Die gesloten wereld wordt in het begin van de roman opgeschrikt door de
kost van nieuwe bewoners van het jachtslot: een gezin met elf kinderen met
namen als Andreas, Bartolomy en Taddeüs. Deze kinderen ontdekken in het veen
een veenlijk: een ruiter op een paard. De vondst bevestigt dat in het veen
niets hemelt: het veen houdt de doden juist op aarde. Zorgvuldig worden het
dier en zijn berijder blootgelegd. De dode blijft een bijzondere
aantrekkingskracht hebben op de jongens en ze dwingen Benjamin om het paard te
beklimmen. Vanaf dat moment valt hij samen met de ruiter en verschuiven de
grenzen tussen zijn wereld en die van de ruiter.

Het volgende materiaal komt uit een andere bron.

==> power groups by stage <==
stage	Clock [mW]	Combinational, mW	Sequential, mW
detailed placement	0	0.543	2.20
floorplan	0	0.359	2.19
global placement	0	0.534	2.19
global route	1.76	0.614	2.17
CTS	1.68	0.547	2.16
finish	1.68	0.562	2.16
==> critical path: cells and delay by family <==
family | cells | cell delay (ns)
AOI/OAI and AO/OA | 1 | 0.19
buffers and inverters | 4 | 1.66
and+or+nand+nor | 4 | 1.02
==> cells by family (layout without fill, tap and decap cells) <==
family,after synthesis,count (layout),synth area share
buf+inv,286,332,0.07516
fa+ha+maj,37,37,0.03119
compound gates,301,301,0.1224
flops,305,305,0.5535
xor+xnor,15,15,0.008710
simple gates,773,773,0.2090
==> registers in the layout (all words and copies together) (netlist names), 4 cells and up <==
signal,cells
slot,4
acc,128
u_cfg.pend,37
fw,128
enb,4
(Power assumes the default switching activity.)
File: src/rtl/id_stage_pipe_pkg.sv
// id_pkg: opcode constants, instruction field layout and immediate sign extension for the ID stage.
package id_pkg;
    localparam logic [3:0] OP_R   = 4'b0000;
    localparam logic [3:0] OP_LW  = 4'b0100;
    localparam logic [3:0] OP_SW  = 4'b0101;
    localparam logic [3:0] OP_BEQ = 4'b0110;
    localparam int IMM_MSB = 5;
    typedef struct packed {
        logic [3:0] opcode;
        logic [2:0] rs;
        logic [2:0] rt;
        logic [2:0] rd;
        logic [2:0] funct;
    } instr_t;
    function automatic logic [63:0] sign_ext6(input logic [IMM_MSB:0] imm);
        return {{(63-IMM_MSB){imm[IMM_MSB]}}, imm};
    endfunction
endpackage

File: src/rtl/id_stage_pipe_if.sv
// id_stage_pipe_if: IF-side handshake, write-back port and ID/EX outputs of the decode stage.
interface id_stage_pipe_if #(parameter int DATA_W = 16, parameter int REG_ADDR_W = 3);
    logic                  if_valid;
    logic [15:0]           instruction;
    logic                  if_ready;
    logic                  wb_we;
    logic [REG_ADDR_W-1:0] wb_addr;
    logic [DATA_W-1:0]     wb_data;
    logic                  ex_ready;
    logic                  id_valid;
    logic [3:0]            id_opcode;
    logic [2:0]            id_funct;
    logic [REG_ADDR_W-1:0] id_rs_addr;
    logic [REG_ADDR_W-1:0] id_rt_addr;
    logic [REG_ADDR_W-1:0] id_rd_addr;
    logic [DATA_W-1:0]     id_rs_data;
    logic [DATA_W-1:0]     id_rt_data;
    logic [DATA_W-1:0]     id_imm;
    logic                  id_is_load;
    logic                  hazard_stall;
    modport slave (
        input  if_valid, instruction, wb_we, wb_addr, wb_data, ex_ready,
        output if_ready, id_valid, id_opcode, id_funct, id_rs_addr, id_rt_addr, id_rd_addr,
               id_rs_data, id_rt_data, id_imm, id_is_load, hazard_stall
    );
    modport master (
        output if_valid, instruction, wb_we, wb_addr, wb_data, ex_ready,
        input  if_ready, id_valid, id_opcode, id_funct, id_rs_addr, id_rt_addr, id_rd_addr,
               id_rs_data, id_rt_data, id_imm, id_is_load, hazard_stall
    );
endinterface

File: src/rtl/id_stage_pipe_regfile_bypass.sv
// regfile_bypass: 2-read/1-write register file with write-through bypass and optional hardwired-zero R0.
module regfile_bypass #(
    parameter int DATA_W     = 16,
    parameter int REG_ADDR_W = 3,
    parameter bit ZERO_REG   = 1'b1
) (
    input  logic                  i_clk,
    input  logic                  i_rst_n,
    input  logic                  i_we,
    input  logic [REG_ADDR_W-1:0] i_waddr,
    input  logic [DATA_W-1:0]     i_wdata,
    input  logic [REG_ADDR_W-1:0] i_raddr_a,
    input  logic [REG_ADDR_W-1:0] i_raddr_b,
    output logic [DATA_W-1:0]     o_rdata_a,
    output logic [DATA_W-1:0]     o_rdata_b
);
    localparam int NUM_REGS = 2**REG_ADDR_W;
    logic [DATA_W-1:0] r_regs [NUM_REGS];
    logic              w_we_ok;
    assign w_we_ok = i_we && !(ZERO_REG && i_waddr == '0);
    always_ff @(posedge i_clk or negedge i_rst_n) begin
        if (!i_rst_n) r_regs <= '{default: '0};
        else if (w_we_ok) r_regs[i_waddr] <= i_wdata;
    end
    assign o_rdata_a = (w_we_ok && i_waddr == i_raddr_a) ? i_wdata :
                       (ZERO_REG && i_raddr_a == '0) ? '0 : r_regs[i_raddr_a];
    assign o_rdata_b = (w_we_ok && i_waddr == i_raddr_b) ? i_wdata :
                       (ZERO_REG && i_raddr_b == '0) ? '0 : r_regs[i_raddr_b];
endmodule

File: src/rtl/id_stage_pipe.sv
// id_stage_pipe: decode stage with register file, ID/EX pipeline register, valid/ready flow control
// and one-bubble load-use hazard insertion.
module id_stage_pipe
    import id_pkg::*;
#(
    parameter int DATA_W     = 16,
    parameter int REG_ADDR_W = 3,
    parameter bit ZERO_REG   = 1'b1
) (
    input logic          i_clock,
    input logic          i_reset_n,
    id_stage_pipe_if.slave bus
);
    instr_t                w_ins;
    logic [REG_ADDR_W-1:0] w_rs, w_rt, w_rd, w_dst;
    logic [DATA_W-1:0]     w_rs_data, w_rt_data;
    logic                  w_reads_rt, w_hazard, w_adv, w_load, w_wb_ok;
    logic                  r_valid, r_is_load;
    logic [3:0]            r_opcode;
    logic [2:0]            r_funct;
    logic [REG_ADDR_W-1:0] r_rs_addr, r_rt_addr, r_rd_addr;
    logic [DATA_W-1:0]     r_rs_data, r_rt_data, r_imm;
    assign w_ins = instr_t'(bus.instruction);
    assign w_rs  = REG_ADDR_W'(w_ins.rs);
    assign w_rt  = REG_ADDR_W'(w_ins.rt);
    assign w_rd  = REG_ADDR_W'(w_ins.rd);
    assign w_dst = (w_ins.opcode == OP_R) ? w_rd : w_rt;
    assign w_reads_rt = (w_ins.opcode == OP_R) || (w_ins.opcode == OP_SW) || (w_ins.opcode == OP_BEQ);
    // A load in ID/EX blocks any consumer of its destination; the bubble it causes clears r_valid
    assign w_hazard = r_valid && r_is_load && (r_rd_addr != '0 || !ZERO_REG) &&
                      (w_rs == r_rd_addr || (w_reads_rt && w_rt == r_rd_addr)) && bus.if_valid;
    assign w_adv   = !r_valid || bus.ex_ready;
    assign w_load  = w_adv && bus.if_valid && !w_hazard;
    assign w_wb_ok = bus.wb_we && !(ZERO_REG && bus.wb_addr == '0);
    regfile_bypass #(.DATA_W(DATA_W), .REG_ADDR_W(REG_ADDR_W), .ZERO_REG(ZERO_REG)) u_rf (
        .i_clk     (i_clock),
        .i_rst_n   (i_reset_n),
        .i_we      (bus.wb_we),
        .i_waddr   (bus.wb_addr),
        .i_wdata   (bus.wb_data),
        .i_raddr_a (w_rs),
        .i_raddr_b (w_rt),
        .o_rdata_a (w_rs_data),
        .o_rdata_b (w_rt_data)
    );
    always_ff @(posedge i_clock or negedge i_reset_n) begin
        if (!i_reset_n) begin
            r_valid   <= 1'b0;
            r_is_load <= 1'b0;
            r_opcode  <= '0;
            r_funct   <= '0;
            r_rs_addr <= '0;
            r_rt_addr <= '0;
            r_rd_addr <= '0;
            r_rs_data <= '0;
            r_rt_data <= '0;
            r_imm     <= '0;
        end else if (w_adv) begin
            r_valid <= w_load;
            if (w_load) begin
                r_is_load <= (w_ins.opcode == OP_LW);
                r_opcode  <= w_ins.opcode;
                r_funct   <= w_ins.funct;
                r_rs_addr <= w_rs;
                r_rt_addr <= w_rt;
                r_rd_addr <= w_dst;
                r_rs_data <= w_rs_data;
                r_rt_data <= w_rt_data;
                r_imm     <= DATA_W'(sign_ext6(bus.instruction[IMM_MSB:0]));
            end
        end else begin
            // Held operands track write-back so EX never consumes a stale value
            if (w_wb_ok && bus.wb_addr == r_rs_addr) r_rs_data <= bus.wb_data;
            if (w_wb_ok && bus.wb_addr == r_rt_addr) r_rt_data <= bus.wb_data;
        end
    end
    assign bus.if_ready     = w_adv && !w_hazard;
    assign bus.hazard_stall = w_adv && w_hazard;
    assign bus.id_valid     = r_valid;
    assign bus.id_is_load   = r_is_load;
    assign bus.id_opcode    = r_opcode;
    assign bus.id_funct     = r_funct;
    assign bus.id_rs_addr   = r_rs_addr;
    assign bus.id_rt_addr   = r_rt_addr;
    assign bus.id_rd_addr   = r_rd_addr;
    assign bus.id_rs_data   = r_rs_data;
    assign bus.id_rt_data   = r_rt_data;
    assign bus.id_imm       = r_imm;
endmodule
File: src/flat_wrapper.sv
// flat-port wrapper written by rule: the top's interface ports become plain ports
module id_stage_pipe_flat import id_pkg::*;
#(
    parameter int DATA_W     = 16,
    parameter int REG_ADDR_W = 3,
    parameter bit ZERO_REG   = 1'b1
)
  (i_clock, i_reset_n, bus_if_valid, bus_instruction, bus_wb_we, bus_wb_addr, bus_wb_data, bus_ex_ready, bus_if_ready, bus_id_valid, bus_id_opcode, bus_id_funct, bus_id_rs_addr, bus_id_rt_addr, bus_id_rd_addr, bus_id_rs_data, bus_id_rt_data, bus_id_imm, bus_id_is_load, bus_hazard_stall);
  id_stage_pipe_if #(.DATA_W(DATA_W), .REG_ADDR_W(REG_ADDR_W)) bus_i ();
  input logic i_clock;
  input logic i_reset_n;
  input wire logic [$bits(bus_i.if_valid)-1:0] bus_if_valid;
  input wire logic [$bits(bus_i.instruction)-1:0] bus_instruction;
  input wire logic [$bits(bus_i.wb_we)-1:0] bus_wb_we;
  input wire logic [$bits(bus_i.wb_addr)-1:0] bus_wb_addr;
  input wire logic [$bits(bus_i.wb_data)-1:0] bus_wb_data;
  input wire logic [$bits(bus_i.ex_ready)-1:0] bus_ex_ready;
  output wire logic [$bits(bus_i.if_ready)-1:0] bus_if_ready;
  output wire logic [$bits(bus_i.id_valid)-1:0] bus_id_valid;
  output wire logic [$bits(bus_i.id_opcode)-1:0] bus_id_opcode;
  output wire logic [$bits(bus_i.id_funct)-1:0] bus_id_funct;
  output wire logic [$bits(bus_i.id_rs_addr)-1:0] bus_id_rs_addr;
  output wire logic [$bits(bus_i.id_rt_addr)-1:0] bus_id_rt_addr;
  output wire logic [$bits(bus_i.id_rd_addr)-1:0] bus_id_rd_addr;
  output wire logic [$bits(bus_i.id_rs_data)-1:0] bus_id_rs_data;
  output wire logic [$bits(bus_i.id_rt_data)-1:0] bus_id_rt_data;
  output wire logic [$bits(bus_i.id_imm)-1:0] bus_id_imm;
  output wire logic [$bits(bus_i.id_is_load)-1:0] bus_id_is_load;
  output wire logic [$bits(bus_i.hazard_stall)-1:0] bus_hazard_stall;
  assign bus_i.if_valid = bus_if_valid;
  assign bus_i.instruction = bus_instruction;
  assign bus_i.wb_we = bus_wb_we;
  assign bus_i.wb_addr = bus_wb_addr;
  assign bus_i.wb_data = bus_wb_data;
  assign bus_i.ex_ready = bus_ex_ready;
  assign bus_if_ready = bus_i.if_ready;
  assign bus_id_valid = bus_i.id_valid;
  assign bus_id_opcode = bus_i.id_opcode;
  assign bus_id_funct = bus_i.id_funct;
  assign bus_id_rs_addr = bus_i.id_rs_addr;
  assign bus_id_rt_addr = bus_i.id_rt_addr;
  assign bus_id_rd_addr = bus_i.id_rd_addr;
  assign bus_id_rs_data = bus_i.id_rs_data;
  assign bus_id_rt_data = bus_i.id_rt_data;
  assign bus_id_imm = bus_i.id_imm;
  assign bus_id_is_load = bus_i.id_is_load;
  assign bus_hazard_stall = bus_i.hazard_stall;
  id_stage_pipe #(.DATA_W(DATA_W), .REG_ADDR_W(REG_ADDR_W), .ZERO_REG(ZERO_REG)) u_core (.i_clock(i_clock), .i_reset_n(i_reset_n), .bus(bus_i));
endmodule
File: config.mk
export PLATFORM = sky130hd
export DESIGN_NAME = id_stage_pipe_flat
export DESIGN_NICKNAME = d
export VERILOG_FILES = /design/src/rtl/id_stage_pipe_pkg.sv /design/src/rtl/id_stage_pipe_if.sv /design/src/rtl/id_stage_pipe_regfile_bypass.sv /design/src/rtl/id_stage_pipe.sv /design/src/flat_wrapper.sv
export SDC_FILE = /design/constraint.sdc
export NUM_CORES = 1
export LEC_CHECK = 0
export CORE_AREA = 2 2 164 166
export DETAILED_ROUTE_END_ITERATION = 8
export DIE_AREA = 0 0 166 168
export DONT_BUFFER_PORTS = 1
export MAX_ROUTING_LAYER = met4
export PLACE_DENSITY_LB_ADDON = 0.3
export SLEW_MARGIN = 20
export SYNTH_ARGS = -nofsm -noshare
export SYNTH_HDL_FRONTEND = slang
export SYNTH_HIERARCHICAL = 1
export SYNTH_SLANG_ARGS = --single-unit
File: constraint.sdc
create_clock -name i_clock -period 1.9 [get_ports i_clock]
set_input_delay 0.19 -clock i_clock [delete_from_list [all_inputs] [get_ports i_clock]]
set_output_delay 0.19 -clock i_clock [all_outputs]
set_load 0.005 [all_outputs]
==> results.sh, run 1 <==
export IMPL_relSlewSlack_pct=41.2
export IMPL_p_seq_share_pct=44.9
export IMPL_start_util_pct=39.0
export IMPL_cts_sinks=181
export IMPL_muxShareOfSynthArea_pct=30.2
export IMPL_synth_top_family_by_area="multiplexers"
export IMPL_dp_slack_ns=-0.103
export IMPL_final_cell_mix="181 x dfrtp_1, 149 x nand2_1, 64 x o21ai_0, 56 x mux2_2, 50 x mux4_2"
export IMPL_setup_viol=54
export IMPL_cts_tree="done"
export IMPL_antenna_found_initial=0
export IMPL_drv_cap=0
export IMPL_cts_root_buf="clkbuf_16"
export IMPL_dieArea_sq_mm=0.0279
export IMPL_p_leak_nw=5.08
export IMPL_fin_skew_ns=0.0129
export IMPL_crit_arrival_ns=1.96
export IMPL_vias_per_cell=5.59
export IMPL_grt_pass1_vias=6757
export IMPL_gr_usage_all_layers_pct=20.0
export IMPL_internal_power_mw=8.67
export IMPL_htree_levels=4
export IMPL_ys_types=55
export IMPL_die_w_um=166
export IMPL_drt_initial_drc_count=442
export IMPL_ys_warn_count=6
export IMPL_setup_worst_path_class="register to primary output"
export IMPL_cts_clk_slew_worst_paths_ns=0.07
export IMPL_status="complete, but fails checks"
export IMPL_fin_nets=841
export IMPL_end_kind="primary output"
export IMPL_min_period_over_period_pct=113
export IMPL_grt_max_degree=182
export IMPL_hold_violations=181
export IMPL_placed_cells=1085
export IMPL_vias=6460
export IMPL_fmax_ghz=0.465
export IMPL_p_per_area_mw_per_mm2=1040
export IMPL_hold_worst_slack_ns=-0.556
export IMPL_finalMaxSlewViolations=0
export IMPL_finalWirelength_um=26600
export IMPL_dp_final_hpwl_um=15500
export IMPL_sw_frac_of_total_pct=28.1
export IMPL_place_port_buffers=0
export IMPL_row_count=60
export IMPL_worst_pin_slew_ns=0.878
export IMPL_crit_required_ns=1.71
export IMPL_clk_latency_ns=0.43
export IMPL_io_pin_count=108
export IMPL_seq_area_frac_synth_pct=44.1
export IMPL_areaGrowthSynthToFinish_pct=12.5
export IMPL_layout_commonest_cell="dfrtp_1"
export IMPL_fin_area_sq_mm=0.0116
export IMPL_syn_num_nets=840
export IMPL_final_layout_size_suffix_gt1_share_pct=34.6
export IMPL_synthXorXnorAreaFrac_pct=1.53
export IMPL_core_area_sq_mm=0.0264
export IMPL_fin_ws_ns=-0.250
export IMPL_comb_power_share_pct=24.0
export IMPL_synth_compound_area_share_pct=9.62
export IMPL_rsz0062_at_grt="yes"
export IMPL_power_mw=12.0
export IMPL_synth_cells=800
export IMPL_violations="negative hold slack, negative setup slack"
export IMPL_synthAdderAreaFrac_pct=0
export IMPL_cp_slowest_cell="dfrtp_1"
export IMPL_startpoint_type="register"
export IMPL_wl_per_cell_um=23.0
export IMPL_netlist_area_sq_mm=0.0103
export IMPL_critical_path_max_fanout=4
export IMPL_ys_ff_latch=181
export IMPL_cts_made_buffers=17
export IMPL_antenna_left=0
export IMPL_placed_area_sq_mm=0.0105
export IMPL_finalNonFillerCells=1155
export IMPL_period_minus_slack_ns=2.15
export IMPL_syn_avg_cell_area_sq_um=12.8
export IMPL_clockPowerShare_pct=31.1
export IMPL_grt_pass1_wl_um=41600
export IMPL_overflow=0
export IMPL_die_y_um=168
export IMPL_ir_worst_vdd_mv=0.730
export IMPL_cts_buffer_depth=2
export IMPL_drt_pre_antenna_iters=4
export IMPL_hold_class="input port to asynchronous set/reset pin"
export IMPL_n_antenna_cell=0
export IMPL_drc=0
export IMPL_postCtsHoldBufs=32
export IMPL_cp_cell_sequence="xor2_1, nor4_2, buf_4, a21oi_2, or3_4, and2_4"
export IMPL_p_switching_mw=3.38
export IMPL_synthSimpleGateAreaFrac_pct=8.29
export IMPL_gp_congestion=0.752
export IMPL_slowest_delay_ns=0.43
through the flow:
stage          setup TNS [ns]  util, %
3_5_place_dp            -1.86     39.7
6_report                -6.94     43.9
2_1_floorplan           -1.04        -
4_1_cts                 -7.43     43.7
5_1_grt                -10.46     43.9
3_3_place_gp            -1.04     39.7
registers in the layout, summed over array words and instances (netlist names), 2 cells and up:
signal                 count
u_core/u_rf/r_regs       128
u_core/bus.id_opcode       4
u_core/bus.id_rs_addr      3
u_core/bus.id_rt_addr      3
u_core/bus.id_funct        2
u_core/bus.id_rs_data     16
u_core/bus.id_rd_addr      3
u_core/bus.id_rt_data     16
u_core/bus.id_imm          4
critical path, delay by kind of cell (launching register included):
| kind | cells | cell delay, ns |
|---|---|---|
| AND/OR/NAND/NOR | 3 | 0.72 |
| flip-flops | 1 | 0.43 |
| AO/OA/AOI/OAI | 1 | 0.05 |
| XOR/XNOR | 1 | 0.16 |
| buffers and inverters | 1 | 0.16 |
power by group through the flow:
| stage | clock network [mW] | registers (mW) | logic (mW) |
|---|---|---|---|
| floorplan | 0 | 5.22 | 2.43 |
| global placement | 0 | 5.43 | 2.64 |
| CTS | 3.81 | 5.40 | 2.84 |
| global route | 3.96 | 5.53 | 3.12 |
| finish | 3.74 | 5.41 | 2.89 |
| detailed placement | 0 | 5.47 | 2.68 |
layer usage:
layer	global-route usage [%]	share of wire (%)
met4	5.10	1.5
met1	26.1	43
met2	32.0	49
met5	-	0
met3	4.44	6.5
timing repair:
item / CTS / global route
hold endpoints to repair: 246 / 181
setup endpoints to repair: 44 / 55
buffers inserted: 3 / 2
gates resized for setup: 11 / 11
gates cloned: 2 / 0
pin swaps: 1 / 1
synthesized netlist by cell type (all sizes together):
master / count / share of area (%)
a211oi: 2 / 0.27
a21boi: 1 / 0.18
a21oi: 2 / 0.13
and2: 1 / 0.061
and2b: 1 / 0.073
and3: 4 / 0.27
and4bb: 2 / 0.24
buf: 54 / 4.3
clkbuf: 34 / 1.4
dfrtp: 181 / 44
inv: 16 / 0.58
mux2: 103 / 13
mux2i: 32 / 3.1
mux4: 64 / 14
nand2: 149 / 5.4
nand2b: 1 / 0.061
nand3: 3 / 0.15
nand3b: 1 / 0.073
nand4: 2 / 0.12
nand4b: 3 / 0.26
nand4bb: 1 / 0.11
nor2: 7 / 0.40
nor2b: 3 / 0.30
nor3: 2 / 0.097
nor4: 2 / 0.18
nor4b: 1 / 0.085
nor4bb: 2 / 0.19
o211ai: 2 / 0.28
o21a: 1 / 0.073
o21ai: 66 / 3.3
o311ai: 2 / 0.51
o32ai: 33 / 4.4
o41ai: 2 / 0.54
or3: 1 / 0.061
or3b: 1 / 0.11
xnor2: 3 / 0.26
xor2: 15 / 1.3
final cells by class:
cell class / instances / area (sq um)
clock inverter: 12 / 164
multi-input combinational: 515 / 5180
inverter: 16 / 60.1
tap: 341 / 427
timing repair buffer: 70 / 744
clock buffer: 20 / 457
sequential: 181 / 4530
fill: 2348 / 14800
cells by family (layout without fill, tap and decap cells):
group                  Yosys count  after routing
AO/OA/AOI/OAI                  111            111
AND/OR/NAND/NOR                187            187
flip-flops                     181            181
buffers and inverters          104            118
multiplexers                   199            199
XOR/XNOR                        18             18
final timing paths:
kind	end	slack [ns]	cells after the start	startpoint
min in group i_clock	u_core/bus.id_rt_data[13]	0.01	3	bus_wb_data[13]
hold / removal	u_core/bus.id_rs_data[9]	-0.56	0	i_reset_n
setup reg to reg	u_core/bus.id_rt_data[9]	-0.16	9	u_core/bus.id_rd_addr[0]
max in group asynchronous	u_core/u_rf/r_regs[55]	2.08	0	i_reset_n
hold reg to reg	u_core/u_rf/r_regs[123]	0.40	0	u_core/u_rf/r_regs[123]
setup / recovery	bus_if_ready	-0.25	6	u_core/bus.id_rd_addr[1]
No activity file was read; power rests on OpenSTA's default activity.
==> inputs of run 2 (changes only) <==
- CORE_AREA: 2 2 164 166 -> 2 2 156 158
- DIE_AREA: 0 0 166 168 -> 0 0 158 160
- SYNTH_HIERARCHICAL: 1 -> unset
==> run 2 against run 1 <==
Hold slack better by 0.014 ns; largest cell class unchanged; critical path depth up 2; largest power group unchanged; via count fell by 13%; the run still ends with negative hold slack, negative setup slack left.
==> results.sh, run 2 <==
export IMPL_status="complete, but fails checks"
export IMPL_violations="negative hold slack, negative setup slack"
export IMPL_syn_avg_cell_area_sq_um=14.6
export IMPL_ir_worst_vdd_mv=0.625
export IMPL_ys_ff_latch=181
export IMPL_fmax_ghz=0.456
export IMPL_overflow=0
export IMPL_dp_final_hpwl_um=13800
export IMPL_ys_types=32
export IMPL_end_kind="register"
export IMPL_grt_max_degree=182
export IMPL_htree_levels=4
export IMPL_crit_family="simple AND/OR/NAND/NOR gates"
export IMPL_fin_nets=693
export IMPL_synth_edff_count=0
export IMPL_crit_arrival_ns=2.51
export IMPL_slowest_delay_ns=0.49
export IMPL_antenna_found_initial=0
export IMPL_place_port_buffers=0
export IMPL_cts_sinks=181
export IMPL_gr_usage_all_layers_pct=19.7
export IMPL_io_pin_count=108
export IMPL_sw_frac_of_total_pct=27.1
export IMPL_final_cell_mix="181 x dfrtp_1, 124 x mux2_2, 64 x mux4_2, 38 x nand2_1, 36 x mux2_4"
export IMPL_die_w_um=158
export IMPL_critPathBufInv=2
export IMPL_cp_slowest_cell="or4_1"
export IMPL_p_seq_share_pct=47.0
export IMPL_areaGrowthSynthToFinish_pct=16.0
export IMPL_drt_initial_drc_count=403
export IMPL_synth_top_cells_by_area="dfrtp_1 49%, mux2_2 17%, mux4_2 15%"
export IMPL_ys_warn_count=0
export IMPL_setup_worst_path_class="register to register"
export IMPL_clk_latency_ns=0.43
export IMPL_finalWirelength_um=23700
export IMPL_fin_skew_ns=0.00766
export IMPL_min_period_over_period_pct=115
export IMPL_largest_reg_flops=128
export IMPL_vias_per_cell=5.70
export IMPL_netlist_area_sq_mm=0.00932
export IMPL_p_switching_mw=3.17
export IMPL_finalMaxSlewViolations=0
export IMPL_drc=0
export IMPL_setup_viol=55
export IMPL_clockPowerShare_pct=29.7
export IMPL_p_per_area_mw_per_mm2=1080
export IMPL_cts_clk_slew_worst_paths_ns=0.07
export IMPL_netlist_area_leader_share_pct=48.6
export IMPL_yosysTopAreaCell="dfrtp_1"
export IMPL_drt_pre_antenna_iters=5
export IMPL_reg2reg_from="u_core.bus.id_rd_addr[1]"
export IMPL_antenna_left=0
export IMPL_gp_congestion=0.736
export IMPL_yosysMostFrequentCell="dfrtp_1"
export IMPL_crit_required_ns=2.22
export IMPL_startpoint_type="register"
export IMPL_die_y_um=160
export IMPL_dieArea_sq_mm=0.0253
export IMPL_synth_cells=640
export IMPL_row_count=57
export IMPL_r2r_cells=8
export IMPL_hold_violations=181
export IMPL_postCtsHoldBufs=33
export IMPL_drv_cap=0
export IMPL_cts_buffer_depth=2
export IMPL_wl_per_cell_um=24.0
export IMPL_seq_area_frac_synth_pct=48.6
export IMPL_core_area_sq_mm=0.0238
export IMPL_synth_commonest_cells="181 x dfrtp_1, 140 x mux2_2, 64 x mux4_2"
export IMPL_regMostFlops="u_core.u_rf.r_regs"
export IMPL_grt_pass1_vias=6101
export IMPL_cts_root_buf="clkbuf_16"
export IMPL_hold_class="input port to asynchronous set/reset pin"
export IMPL_fin_area_sq_mm=0.0108
export IMPL_layout_commonest_cell="dfrtp_1"
export IMPL_start_util_pct=39.1
export IMPL_path_depth=8
export IMPL_ys_flop_type="dfrtp_1"
export IMPL_critical_path_max_fanout=16
export IMPL_worst_pin_slew_ns=0.557
export IMPL_final_layout_size_suffix_gt1_share_pct=45.5
export IMPL_cp_cell_sequence="xor2_1, or4_1, a21oi_2, o31a_1, buf_6, o41ai_4, buf_12, mux2_4"
export IMPL_grt_pass1_wl_um=36000
export IMPL_rsz0062_at_grt="yes"
export IMPL_hold_worst_slack_ns=-0.542
export IMPL_cts_made_buffers=17
export IMPL_n_antenna_cell=0
export IMPL_internal_power_mw=8.54
export IMPL_relSlewSlack_pct=62.9
export IMPL_placed_area_sq_mm=0.00969
export IMPL_vias=5629
export IMPL_crit_start="u_core.bus.id_rd_addr[1]"
export IMPL_syn_num_nets=680
export IMPL_fin_ws_ns=-0.291
export IMPL_ys_async_sr_fraction_pct=100
export IMPL_dp_slack_ns=-0.373
export IMPL_comb_power_share_pct=23.3
export IMPL_period_minus_slack_ns=2.19
export IMPL_cts_tree="done"
export IMPL_p_leak_nw=4.58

Is Benjamin een dorpeling die
van het veen houdt? Of is hij slechts een bezoeker voor wie het veen vals en
diep blijkt te zijn? Of is hij wat de broers met de apostolische namen denken
dat hij is: een offer? Maar waarvoor dan? En wat gaat er nog meer geofferd
worden met de komst van de nieuwkomers in het dorp?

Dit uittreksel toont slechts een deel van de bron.